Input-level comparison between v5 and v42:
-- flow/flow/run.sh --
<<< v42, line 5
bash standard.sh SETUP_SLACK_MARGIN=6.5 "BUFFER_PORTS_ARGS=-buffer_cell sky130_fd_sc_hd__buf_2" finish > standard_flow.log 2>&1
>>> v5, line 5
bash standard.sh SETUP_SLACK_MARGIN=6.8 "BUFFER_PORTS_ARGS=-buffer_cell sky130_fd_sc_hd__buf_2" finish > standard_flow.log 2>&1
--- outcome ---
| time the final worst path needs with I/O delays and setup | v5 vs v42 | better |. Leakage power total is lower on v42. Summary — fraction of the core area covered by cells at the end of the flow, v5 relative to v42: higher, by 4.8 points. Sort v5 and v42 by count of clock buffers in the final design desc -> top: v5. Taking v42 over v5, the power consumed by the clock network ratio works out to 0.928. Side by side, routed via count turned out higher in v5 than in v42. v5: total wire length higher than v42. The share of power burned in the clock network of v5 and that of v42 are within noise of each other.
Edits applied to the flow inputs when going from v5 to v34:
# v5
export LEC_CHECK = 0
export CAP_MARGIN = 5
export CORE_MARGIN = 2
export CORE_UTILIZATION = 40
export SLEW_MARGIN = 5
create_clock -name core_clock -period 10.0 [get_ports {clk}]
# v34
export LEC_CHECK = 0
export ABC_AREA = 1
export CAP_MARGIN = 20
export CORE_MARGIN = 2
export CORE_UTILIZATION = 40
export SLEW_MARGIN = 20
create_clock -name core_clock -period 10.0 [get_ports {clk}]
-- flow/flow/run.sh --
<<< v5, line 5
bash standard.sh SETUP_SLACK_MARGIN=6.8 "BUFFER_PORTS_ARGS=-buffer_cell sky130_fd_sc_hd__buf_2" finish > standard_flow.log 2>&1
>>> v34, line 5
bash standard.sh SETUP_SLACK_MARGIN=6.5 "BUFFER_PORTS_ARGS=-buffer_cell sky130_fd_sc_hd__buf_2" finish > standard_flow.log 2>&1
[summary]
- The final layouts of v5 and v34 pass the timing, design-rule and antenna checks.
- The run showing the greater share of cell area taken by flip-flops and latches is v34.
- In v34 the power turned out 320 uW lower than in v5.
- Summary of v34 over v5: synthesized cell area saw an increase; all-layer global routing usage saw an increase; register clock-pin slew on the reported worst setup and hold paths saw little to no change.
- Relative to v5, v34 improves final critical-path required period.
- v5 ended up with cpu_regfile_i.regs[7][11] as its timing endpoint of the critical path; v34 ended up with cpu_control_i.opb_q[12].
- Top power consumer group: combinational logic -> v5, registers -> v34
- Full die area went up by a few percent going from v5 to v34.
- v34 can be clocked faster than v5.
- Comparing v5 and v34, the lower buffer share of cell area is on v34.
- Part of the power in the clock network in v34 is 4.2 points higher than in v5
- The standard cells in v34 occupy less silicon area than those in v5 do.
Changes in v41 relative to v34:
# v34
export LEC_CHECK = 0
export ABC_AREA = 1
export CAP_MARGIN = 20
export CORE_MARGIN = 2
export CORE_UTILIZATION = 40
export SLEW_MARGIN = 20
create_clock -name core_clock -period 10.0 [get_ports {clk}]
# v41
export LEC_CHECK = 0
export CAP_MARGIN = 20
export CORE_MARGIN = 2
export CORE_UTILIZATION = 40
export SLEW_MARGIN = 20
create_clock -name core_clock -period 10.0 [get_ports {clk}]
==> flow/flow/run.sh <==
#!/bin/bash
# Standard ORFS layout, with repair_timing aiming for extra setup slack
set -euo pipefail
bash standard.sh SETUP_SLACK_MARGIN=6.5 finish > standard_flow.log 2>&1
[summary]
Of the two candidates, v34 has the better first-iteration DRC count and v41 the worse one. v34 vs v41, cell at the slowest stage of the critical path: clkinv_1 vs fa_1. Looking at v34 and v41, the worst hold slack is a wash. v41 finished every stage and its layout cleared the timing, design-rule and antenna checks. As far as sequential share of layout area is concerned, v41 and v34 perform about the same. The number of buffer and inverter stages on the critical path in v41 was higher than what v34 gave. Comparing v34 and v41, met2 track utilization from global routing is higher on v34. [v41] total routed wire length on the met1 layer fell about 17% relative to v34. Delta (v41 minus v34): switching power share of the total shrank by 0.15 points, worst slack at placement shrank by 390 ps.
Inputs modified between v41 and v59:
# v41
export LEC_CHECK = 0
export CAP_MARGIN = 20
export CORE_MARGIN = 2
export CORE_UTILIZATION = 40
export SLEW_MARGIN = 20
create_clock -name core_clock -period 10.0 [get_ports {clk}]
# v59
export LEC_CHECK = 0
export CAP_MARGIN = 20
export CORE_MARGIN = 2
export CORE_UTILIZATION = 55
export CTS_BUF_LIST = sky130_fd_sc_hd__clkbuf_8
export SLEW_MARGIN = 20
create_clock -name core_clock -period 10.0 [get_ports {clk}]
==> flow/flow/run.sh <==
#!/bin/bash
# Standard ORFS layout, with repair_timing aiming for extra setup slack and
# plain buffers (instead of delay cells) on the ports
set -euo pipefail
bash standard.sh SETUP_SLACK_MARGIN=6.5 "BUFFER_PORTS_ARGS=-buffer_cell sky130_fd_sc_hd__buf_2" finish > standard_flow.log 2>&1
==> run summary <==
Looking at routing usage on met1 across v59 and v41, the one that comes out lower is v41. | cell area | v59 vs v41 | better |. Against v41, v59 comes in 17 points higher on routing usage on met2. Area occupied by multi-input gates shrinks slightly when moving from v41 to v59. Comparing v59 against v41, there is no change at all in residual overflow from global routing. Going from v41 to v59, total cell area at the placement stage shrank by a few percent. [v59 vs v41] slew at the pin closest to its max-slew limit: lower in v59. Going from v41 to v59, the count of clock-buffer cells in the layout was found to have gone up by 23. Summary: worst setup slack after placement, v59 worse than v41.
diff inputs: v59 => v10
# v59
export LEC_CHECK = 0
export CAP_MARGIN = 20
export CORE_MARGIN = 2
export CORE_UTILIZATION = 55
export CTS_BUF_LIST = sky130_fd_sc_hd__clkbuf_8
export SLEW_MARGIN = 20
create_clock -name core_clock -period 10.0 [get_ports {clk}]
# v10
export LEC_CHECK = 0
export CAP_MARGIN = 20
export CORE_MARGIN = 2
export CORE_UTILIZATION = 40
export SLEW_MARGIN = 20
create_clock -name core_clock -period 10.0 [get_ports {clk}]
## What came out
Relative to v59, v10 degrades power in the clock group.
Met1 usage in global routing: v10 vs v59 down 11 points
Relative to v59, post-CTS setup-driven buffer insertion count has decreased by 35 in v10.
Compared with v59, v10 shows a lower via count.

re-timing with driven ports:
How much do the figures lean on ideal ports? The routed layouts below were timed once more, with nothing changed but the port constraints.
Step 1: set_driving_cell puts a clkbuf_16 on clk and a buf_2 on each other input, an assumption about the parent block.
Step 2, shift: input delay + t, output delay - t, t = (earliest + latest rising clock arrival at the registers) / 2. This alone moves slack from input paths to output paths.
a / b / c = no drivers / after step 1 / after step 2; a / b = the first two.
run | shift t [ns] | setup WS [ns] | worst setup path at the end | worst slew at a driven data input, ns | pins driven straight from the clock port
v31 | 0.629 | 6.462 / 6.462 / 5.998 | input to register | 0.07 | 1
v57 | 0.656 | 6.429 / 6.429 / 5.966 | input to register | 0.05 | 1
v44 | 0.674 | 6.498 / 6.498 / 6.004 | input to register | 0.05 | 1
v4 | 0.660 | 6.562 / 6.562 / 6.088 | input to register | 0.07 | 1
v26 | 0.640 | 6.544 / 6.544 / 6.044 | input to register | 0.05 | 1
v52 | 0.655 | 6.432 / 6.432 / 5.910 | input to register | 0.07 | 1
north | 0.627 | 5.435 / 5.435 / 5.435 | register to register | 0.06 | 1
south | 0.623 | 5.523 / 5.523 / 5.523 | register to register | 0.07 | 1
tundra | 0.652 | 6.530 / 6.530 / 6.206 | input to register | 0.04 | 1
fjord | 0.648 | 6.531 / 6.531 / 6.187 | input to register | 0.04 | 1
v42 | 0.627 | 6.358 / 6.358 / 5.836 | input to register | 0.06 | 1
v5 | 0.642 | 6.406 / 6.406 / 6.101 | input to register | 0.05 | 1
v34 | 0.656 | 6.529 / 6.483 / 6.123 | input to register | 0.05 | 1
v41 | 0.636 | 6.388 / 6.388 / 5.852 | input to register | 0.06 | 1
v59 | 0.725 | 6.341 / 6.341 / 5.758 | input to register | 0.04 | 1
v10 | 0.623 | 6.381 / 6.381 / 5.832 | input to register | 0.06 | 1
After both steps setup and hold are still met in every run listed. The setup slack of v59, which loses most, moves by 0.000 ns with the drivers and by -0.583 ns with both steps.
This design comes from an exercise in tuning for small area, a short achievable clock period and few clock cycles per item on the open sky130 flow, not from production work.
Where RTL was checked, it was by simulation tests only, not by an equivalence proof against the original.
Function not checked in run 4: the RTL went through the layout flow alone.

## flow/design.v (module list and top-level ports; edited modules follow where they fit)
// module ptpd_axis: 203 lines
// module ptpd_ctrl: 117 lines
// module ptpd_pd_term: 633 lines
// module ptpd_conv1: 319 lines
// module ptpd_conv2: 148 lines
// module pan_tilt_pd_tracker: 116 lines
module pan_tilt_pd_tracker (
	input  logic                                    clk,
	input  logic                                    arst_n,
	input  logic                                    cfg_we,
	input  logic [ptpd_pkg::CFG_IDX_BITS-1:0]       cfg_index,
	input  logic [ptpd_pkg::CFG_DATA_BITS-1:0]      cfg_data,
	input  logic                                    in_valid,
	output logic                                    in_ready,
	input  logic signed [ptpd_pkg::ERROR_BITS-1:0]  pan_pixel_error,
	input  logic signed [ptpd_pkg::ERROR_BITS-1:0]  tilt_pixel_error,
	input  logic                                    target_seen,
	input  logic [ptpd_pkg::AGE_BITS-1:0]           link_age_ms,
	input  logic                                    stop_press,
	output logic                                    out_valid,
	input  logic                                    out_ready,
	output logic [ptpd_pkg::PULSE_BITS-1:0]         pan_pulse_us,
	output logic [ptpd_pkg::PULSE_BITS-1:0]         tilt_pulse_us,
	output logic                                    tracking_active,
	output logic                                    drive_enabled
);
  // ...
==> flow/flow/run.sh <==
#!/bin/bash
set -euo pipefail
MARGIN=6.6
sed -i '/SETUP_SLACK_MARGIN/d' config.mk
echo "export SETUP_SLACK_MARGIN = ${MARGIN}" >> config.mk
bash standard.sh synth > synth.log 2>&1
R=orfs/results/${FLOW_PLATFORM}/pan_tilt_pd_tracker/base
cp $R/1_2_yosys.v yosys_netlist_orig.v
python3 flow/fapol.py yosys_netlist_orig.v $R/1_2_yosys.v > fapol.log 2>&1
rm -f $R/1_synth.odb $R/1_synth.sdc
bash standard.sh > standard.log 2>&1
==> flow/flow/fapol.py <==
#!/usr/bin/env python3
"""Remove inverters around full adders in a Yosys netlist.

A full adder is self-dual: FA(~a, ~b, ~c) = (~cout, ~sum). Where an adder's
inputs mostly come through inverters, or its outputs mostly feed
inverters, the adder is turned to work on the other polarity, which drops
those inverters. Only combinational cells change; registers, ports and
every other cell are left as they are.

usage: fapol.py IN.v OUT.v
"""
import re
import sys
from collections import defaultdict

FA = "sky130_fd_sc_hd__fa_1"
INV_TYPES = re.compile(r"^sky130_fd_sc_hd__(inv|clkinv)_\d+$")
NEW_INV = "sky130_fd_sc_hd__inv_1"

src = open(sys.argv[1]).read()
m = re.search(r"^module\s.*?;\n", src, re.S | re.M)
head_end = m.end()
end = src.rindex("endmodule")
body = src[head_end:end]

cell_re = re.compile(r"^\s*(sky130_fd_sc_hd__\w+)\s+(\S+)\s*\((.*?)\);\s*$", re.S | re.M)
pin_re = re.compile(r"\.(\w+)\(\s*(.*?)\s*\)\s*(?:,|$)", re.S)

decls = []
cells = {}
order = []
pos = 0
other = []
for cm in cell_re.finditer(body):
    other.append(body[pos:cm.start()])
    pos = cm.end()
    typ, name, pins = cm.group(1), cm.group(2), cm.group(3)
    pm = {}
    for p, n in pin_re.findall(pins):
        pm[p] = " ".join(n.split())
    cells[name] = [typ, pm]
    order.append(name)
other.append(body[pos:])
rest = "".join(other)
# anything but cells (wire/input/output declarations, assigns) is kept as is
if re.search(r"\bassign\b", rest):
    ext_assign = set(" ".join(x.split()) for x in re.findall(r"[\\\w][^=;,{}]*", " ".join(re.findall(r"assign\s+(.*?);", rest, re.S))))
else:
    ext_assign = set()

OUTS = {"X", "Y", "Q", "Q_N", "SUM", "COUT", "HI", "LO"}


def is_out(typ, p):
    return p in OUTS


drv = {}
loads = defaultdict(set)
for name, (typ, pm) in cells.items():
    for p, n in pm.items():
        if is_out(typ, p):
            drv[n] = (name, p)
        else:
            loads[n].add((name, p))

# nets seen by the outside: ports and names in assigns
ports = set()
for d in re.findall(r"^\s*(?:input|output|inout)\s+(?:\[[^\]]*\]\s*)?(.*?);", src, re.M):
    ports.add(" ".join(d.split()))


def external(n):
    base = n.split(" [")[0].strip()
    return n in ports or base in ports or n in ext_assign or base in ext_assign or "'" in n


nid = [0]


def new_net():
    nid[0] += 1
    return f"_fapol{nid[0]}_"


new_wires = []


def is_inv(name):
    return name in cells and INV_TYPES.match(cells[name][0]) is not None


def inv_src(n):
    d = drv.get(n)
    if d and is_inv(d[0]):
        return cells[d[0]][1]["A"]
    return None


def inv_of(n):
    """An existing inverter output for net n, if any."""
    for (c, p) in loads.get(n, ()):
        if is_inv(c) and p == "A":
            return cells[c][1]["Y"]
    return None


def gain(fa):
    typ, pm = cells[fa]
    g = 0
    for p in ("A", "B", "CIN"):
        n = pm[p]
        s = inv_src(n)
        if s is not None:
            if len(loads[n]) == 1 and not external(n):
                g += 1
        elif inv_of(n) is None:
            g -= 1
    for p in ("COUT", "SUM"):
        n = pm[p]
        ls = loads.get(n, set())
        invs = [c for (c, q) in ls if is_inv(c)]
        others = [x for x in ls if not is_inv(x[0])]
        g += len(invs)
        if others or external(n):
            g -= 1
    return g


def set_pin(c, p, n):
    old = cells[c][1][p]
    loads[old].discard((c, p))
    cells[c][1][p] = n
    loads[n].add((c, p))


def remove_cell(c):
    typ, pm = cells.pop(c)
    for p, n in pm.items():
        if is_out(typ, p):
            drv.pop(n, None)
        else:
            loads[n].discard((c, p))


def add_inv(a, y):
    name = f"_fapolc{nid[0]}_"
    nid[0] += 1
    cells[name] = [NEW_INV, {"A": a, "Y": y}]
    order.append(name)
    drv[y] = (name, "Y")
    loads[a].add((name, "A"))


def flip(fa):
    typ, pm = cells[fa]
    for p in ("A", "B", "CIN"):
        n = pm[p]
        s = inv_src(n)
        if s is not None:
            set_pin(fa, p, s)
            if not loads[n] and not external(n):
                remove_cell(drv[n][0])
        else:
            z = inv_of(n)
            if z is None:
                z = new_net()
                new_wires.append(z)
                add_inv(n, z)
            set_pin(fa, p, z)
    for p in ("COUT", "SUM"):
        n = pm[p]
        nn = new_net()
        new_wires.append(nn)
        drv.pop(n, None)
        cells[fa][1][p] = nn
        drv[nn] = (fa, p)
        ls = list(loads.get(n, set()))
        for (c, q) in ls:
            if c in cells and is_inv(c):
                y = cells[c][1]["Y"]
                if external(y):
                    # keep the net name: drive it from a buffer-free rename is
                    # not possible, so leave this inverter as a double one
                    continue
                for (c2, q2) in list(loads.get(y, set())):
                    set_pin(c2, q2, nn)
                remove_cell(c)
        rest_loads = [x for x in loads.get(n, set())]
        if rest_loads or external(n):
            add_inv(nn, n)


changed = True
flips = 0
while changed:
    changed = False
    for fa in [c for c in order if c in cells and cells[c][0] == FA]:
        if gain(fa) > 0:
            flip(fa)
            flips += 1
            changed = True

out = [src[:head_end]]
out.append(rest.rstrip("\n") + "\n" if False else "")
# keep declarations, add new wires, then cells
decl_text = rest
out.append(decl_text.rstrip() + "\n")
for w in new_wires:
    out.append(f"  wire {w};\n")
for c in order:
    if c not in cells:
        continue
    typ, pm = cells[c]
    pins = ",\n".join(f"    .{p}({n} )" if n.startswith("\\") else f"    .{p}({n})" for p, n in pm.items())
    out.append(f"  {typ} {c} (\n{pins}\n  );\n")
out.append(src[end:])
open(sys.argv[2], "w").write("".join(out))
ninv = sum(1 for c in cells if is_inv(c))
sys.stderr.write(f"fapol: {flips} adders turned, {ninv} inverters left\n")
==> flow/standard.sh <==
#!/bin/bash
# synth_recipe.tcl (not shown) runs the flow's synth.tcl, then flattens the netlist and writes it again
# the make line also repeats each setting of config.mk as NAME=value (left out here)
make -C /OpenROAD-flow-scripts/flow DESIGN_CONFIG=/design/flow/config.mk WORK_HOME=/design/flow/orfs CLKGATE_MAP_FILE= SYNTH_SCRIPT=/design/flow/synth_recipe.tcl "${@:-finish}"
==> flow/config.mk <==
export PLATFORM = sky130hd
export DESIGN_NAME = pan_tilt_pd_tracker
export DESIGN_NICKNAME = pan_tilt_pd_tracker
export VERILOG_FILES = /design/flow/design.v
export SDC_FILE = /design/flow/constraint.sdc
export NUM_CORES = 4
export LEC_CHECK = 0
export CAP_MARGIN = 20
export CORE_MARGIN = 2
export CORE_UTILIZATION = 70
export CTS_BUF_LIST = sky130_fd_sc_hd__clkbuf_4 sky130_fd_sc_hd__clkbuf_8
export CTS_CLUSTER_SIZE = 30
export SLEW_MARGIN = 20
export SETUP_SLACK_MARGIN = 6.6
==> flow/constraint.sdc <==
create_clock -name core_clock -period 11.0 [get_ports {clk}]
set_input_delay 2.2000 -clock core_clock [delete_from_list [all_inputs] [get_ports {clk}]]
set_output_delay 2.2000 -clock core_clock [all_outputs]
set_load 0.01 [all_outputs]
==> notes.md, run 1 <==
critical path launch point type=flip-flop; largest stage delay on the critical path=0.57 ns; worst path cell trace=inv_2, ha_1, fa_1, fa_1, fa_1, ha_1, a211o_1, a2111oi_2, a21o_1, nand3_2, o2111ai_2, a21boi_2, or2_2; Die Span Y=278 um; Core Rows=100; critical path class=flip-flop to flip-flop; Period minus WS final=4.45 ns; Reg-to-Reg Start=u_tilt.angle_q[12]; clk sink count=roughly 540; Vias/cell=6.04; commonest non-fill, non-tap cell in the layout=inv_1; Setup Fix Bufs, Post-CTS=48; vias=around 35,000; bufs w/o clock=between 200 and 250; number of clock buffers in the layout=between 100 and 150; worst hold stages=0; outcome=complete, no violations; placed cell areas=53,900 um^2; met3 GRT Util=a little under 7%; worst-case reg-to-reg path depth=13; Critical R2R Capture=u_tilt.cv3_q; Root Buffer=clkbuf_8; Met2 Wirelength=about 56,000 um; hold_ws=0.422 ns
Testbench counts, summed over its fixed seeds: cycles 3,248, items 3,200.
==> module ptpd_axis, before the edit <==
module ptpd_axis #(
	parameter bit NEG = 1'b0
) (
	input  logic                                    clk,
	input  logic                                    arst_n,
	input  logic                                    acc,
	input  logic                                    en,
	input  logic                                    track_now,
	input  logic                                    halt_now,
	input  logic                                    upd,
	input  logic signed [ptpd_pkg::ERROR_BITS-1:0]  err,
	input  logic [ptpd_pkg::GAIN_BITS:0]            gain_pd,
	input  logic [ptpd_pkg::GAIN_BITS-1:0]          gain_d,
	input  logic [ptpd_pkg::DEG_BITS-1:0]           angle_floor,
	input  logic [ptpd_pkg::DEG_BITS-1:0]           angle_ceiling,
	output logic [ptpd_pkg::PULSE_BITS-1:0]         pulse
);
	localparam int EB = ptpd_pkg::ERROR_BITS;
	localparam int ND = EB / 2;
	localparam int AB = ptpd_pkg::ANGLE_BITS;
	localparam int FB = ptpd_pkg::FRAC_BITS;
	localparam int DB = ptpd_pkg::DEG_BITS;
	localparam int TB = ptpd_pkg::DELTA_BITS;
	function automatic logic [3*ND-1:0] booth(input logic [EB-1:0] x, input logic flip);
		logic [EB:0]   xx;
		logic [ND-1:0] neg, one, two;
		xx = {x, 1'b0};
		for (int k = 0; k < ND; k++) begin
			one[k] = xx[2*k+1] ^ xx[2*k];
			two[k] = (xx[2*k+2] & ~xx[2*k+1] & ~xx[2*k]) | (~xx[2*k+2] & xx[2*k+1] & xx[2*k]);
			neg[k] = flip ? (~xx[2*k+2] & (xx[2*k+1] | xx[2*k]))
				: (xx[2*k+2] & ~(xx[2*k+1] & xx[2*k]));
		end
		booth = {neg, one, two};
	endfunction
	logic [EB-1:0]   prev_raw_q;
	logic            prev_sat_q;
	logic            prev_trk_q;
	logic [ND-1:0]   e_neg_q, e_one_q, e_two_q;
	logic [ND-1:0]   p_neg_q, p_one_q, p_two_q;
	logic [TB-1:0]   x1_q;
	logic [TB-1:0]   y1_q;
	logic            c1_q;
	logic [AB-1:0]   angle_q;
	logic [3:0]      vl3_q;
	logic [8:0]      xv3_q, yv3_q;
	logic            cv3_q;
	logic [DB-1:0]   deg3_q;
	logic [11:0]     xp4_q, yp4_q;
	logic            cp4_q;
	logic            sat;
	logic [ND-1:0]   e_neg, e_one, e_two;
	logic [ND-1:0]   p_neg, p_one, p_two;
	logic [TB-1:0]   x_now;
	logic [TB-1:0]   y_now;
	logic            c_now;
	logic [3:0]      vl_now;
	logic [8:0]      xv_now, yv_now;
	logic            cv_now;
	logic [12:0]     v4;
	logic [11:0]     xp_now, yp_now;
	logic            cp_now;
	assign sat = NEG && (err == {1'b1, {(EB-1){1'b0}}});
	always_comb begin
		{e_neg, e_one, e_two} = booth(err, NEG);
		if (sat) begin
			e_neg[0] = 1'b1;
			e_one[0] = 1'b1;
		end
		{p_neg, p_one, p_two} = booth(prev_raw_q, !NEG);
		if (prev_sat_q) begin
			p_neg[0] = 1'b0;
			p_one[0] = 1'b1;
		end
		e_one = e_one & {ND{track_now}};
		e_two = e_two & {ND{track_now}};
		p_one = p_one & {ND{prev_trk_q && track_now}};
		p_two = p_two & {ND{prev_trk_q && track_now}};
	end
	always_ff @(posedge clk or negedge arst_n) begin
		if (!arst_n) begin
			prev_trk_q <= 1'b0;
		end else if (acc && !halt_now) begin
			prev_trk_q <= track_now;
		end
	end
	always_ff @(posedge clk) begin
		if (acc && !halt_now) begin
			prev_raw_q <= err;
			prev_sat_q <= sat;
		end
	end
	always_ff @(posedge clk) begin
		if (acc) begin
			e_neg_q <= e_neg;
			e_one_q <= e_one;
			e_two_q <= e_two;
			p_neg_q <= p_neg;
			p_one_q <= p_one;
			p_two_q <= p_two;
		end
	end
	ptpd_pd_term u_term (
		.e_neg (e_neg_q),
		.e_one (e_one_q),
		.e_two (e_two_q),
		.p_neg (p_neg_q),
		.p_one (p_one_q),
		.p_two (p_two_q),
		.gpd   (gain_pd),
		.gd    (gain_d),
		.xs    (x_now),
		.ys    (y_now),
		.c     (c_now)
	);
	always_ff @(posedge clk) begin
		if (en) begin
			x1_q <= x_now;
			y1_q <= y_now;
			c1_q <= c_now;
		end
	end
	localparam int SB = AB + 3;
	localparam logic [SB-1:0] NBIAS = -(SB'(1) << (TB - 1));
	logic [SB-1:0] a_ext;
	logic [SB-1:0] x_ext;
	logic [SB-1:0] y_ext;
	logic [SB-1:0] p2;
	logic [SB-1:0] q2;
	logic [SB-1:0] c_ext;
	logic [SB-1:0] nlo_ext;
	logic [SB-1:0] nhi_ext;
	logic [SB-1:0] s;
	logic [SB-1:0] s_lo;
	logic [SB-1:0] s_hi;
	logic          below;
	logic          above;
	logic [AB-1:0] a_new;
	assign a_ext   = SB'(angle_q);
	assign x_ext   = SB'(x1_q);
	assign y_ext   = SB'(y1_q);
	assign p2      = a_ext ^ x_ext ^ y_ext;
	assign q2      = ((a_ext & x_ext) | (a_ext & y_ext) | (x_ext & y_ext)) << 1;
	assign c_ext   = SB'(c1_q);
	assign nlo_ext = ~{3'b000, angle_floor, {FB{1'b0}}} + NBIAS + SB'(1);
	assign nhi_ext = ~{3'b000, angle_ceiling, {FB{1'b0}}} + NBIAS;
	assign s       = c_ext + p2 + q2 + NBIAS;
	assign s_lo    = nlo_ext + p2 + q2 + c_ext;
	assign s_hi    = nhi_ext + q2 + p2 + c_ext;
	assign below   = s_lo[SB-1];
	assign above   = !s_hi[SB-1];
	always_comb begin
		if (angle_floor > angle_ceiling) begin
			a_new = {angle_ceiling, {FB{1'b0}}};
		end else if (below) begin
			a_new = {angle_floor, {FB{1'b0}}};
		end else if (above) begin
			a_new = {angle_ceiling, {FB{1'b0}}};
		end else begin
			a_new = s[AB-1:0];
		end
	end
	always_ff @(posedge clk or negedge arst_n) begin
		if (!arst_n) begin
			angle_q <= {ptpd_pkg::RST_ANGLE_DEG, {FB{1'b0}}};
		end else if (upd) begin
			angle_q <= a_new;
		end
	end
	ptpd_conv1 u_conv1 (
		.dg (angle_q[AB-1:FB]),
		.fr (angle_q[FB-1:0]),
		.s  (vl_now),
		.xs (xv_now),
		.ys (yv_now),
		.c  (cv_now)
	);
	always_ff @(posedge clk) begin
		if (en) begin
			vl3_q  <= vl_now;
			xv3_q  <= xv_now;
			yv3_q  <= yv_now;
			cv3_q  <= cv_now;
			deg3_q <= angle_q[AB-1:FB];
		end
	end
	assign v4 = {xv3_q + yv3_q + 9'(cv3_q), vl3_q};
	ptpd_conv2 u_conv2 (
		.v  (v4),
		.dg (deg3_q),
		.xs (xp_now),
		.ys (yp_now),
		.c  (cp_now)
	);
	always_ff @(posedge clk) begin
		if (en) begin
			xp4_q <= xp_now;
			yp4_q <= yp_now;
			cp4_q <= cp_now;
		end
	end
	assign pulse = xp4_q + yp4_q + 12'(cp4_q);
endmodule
━━━━
* _Problem details_:
Look through the data above. Copy every line with the string "antenna" in it.

* _Expected answer_:
- The final layouts of v5 and v34 pass the timing, design-rule and antenna checks.
Of the two candidates, v34 has the better first-iteration DRC count and v41 the worse one. v34 vs v41, cell at the slowest stage of the critical path: clkinv_1 vs fa_1. Looking at v34 and v41, the worst hold slack is a wash. v41 finished every stage and its layout cleared the timing, design-rule and antenna checks. As far as sequential share of layout area is concerned, v41 and v34 perform about the same. The number of buffer and inverter stages on the critical path in v41 was higher than what v34 gave. Comparing v34 and v41, met2 track utilization from global routing is higher on v34. [v41] total routed wire length on the met1 layer fell about 17% relative to v34. Delta (v41 minus v34): switching power share of the total shrank by 0.15 points, worst slack at placement shrank by 390 ps.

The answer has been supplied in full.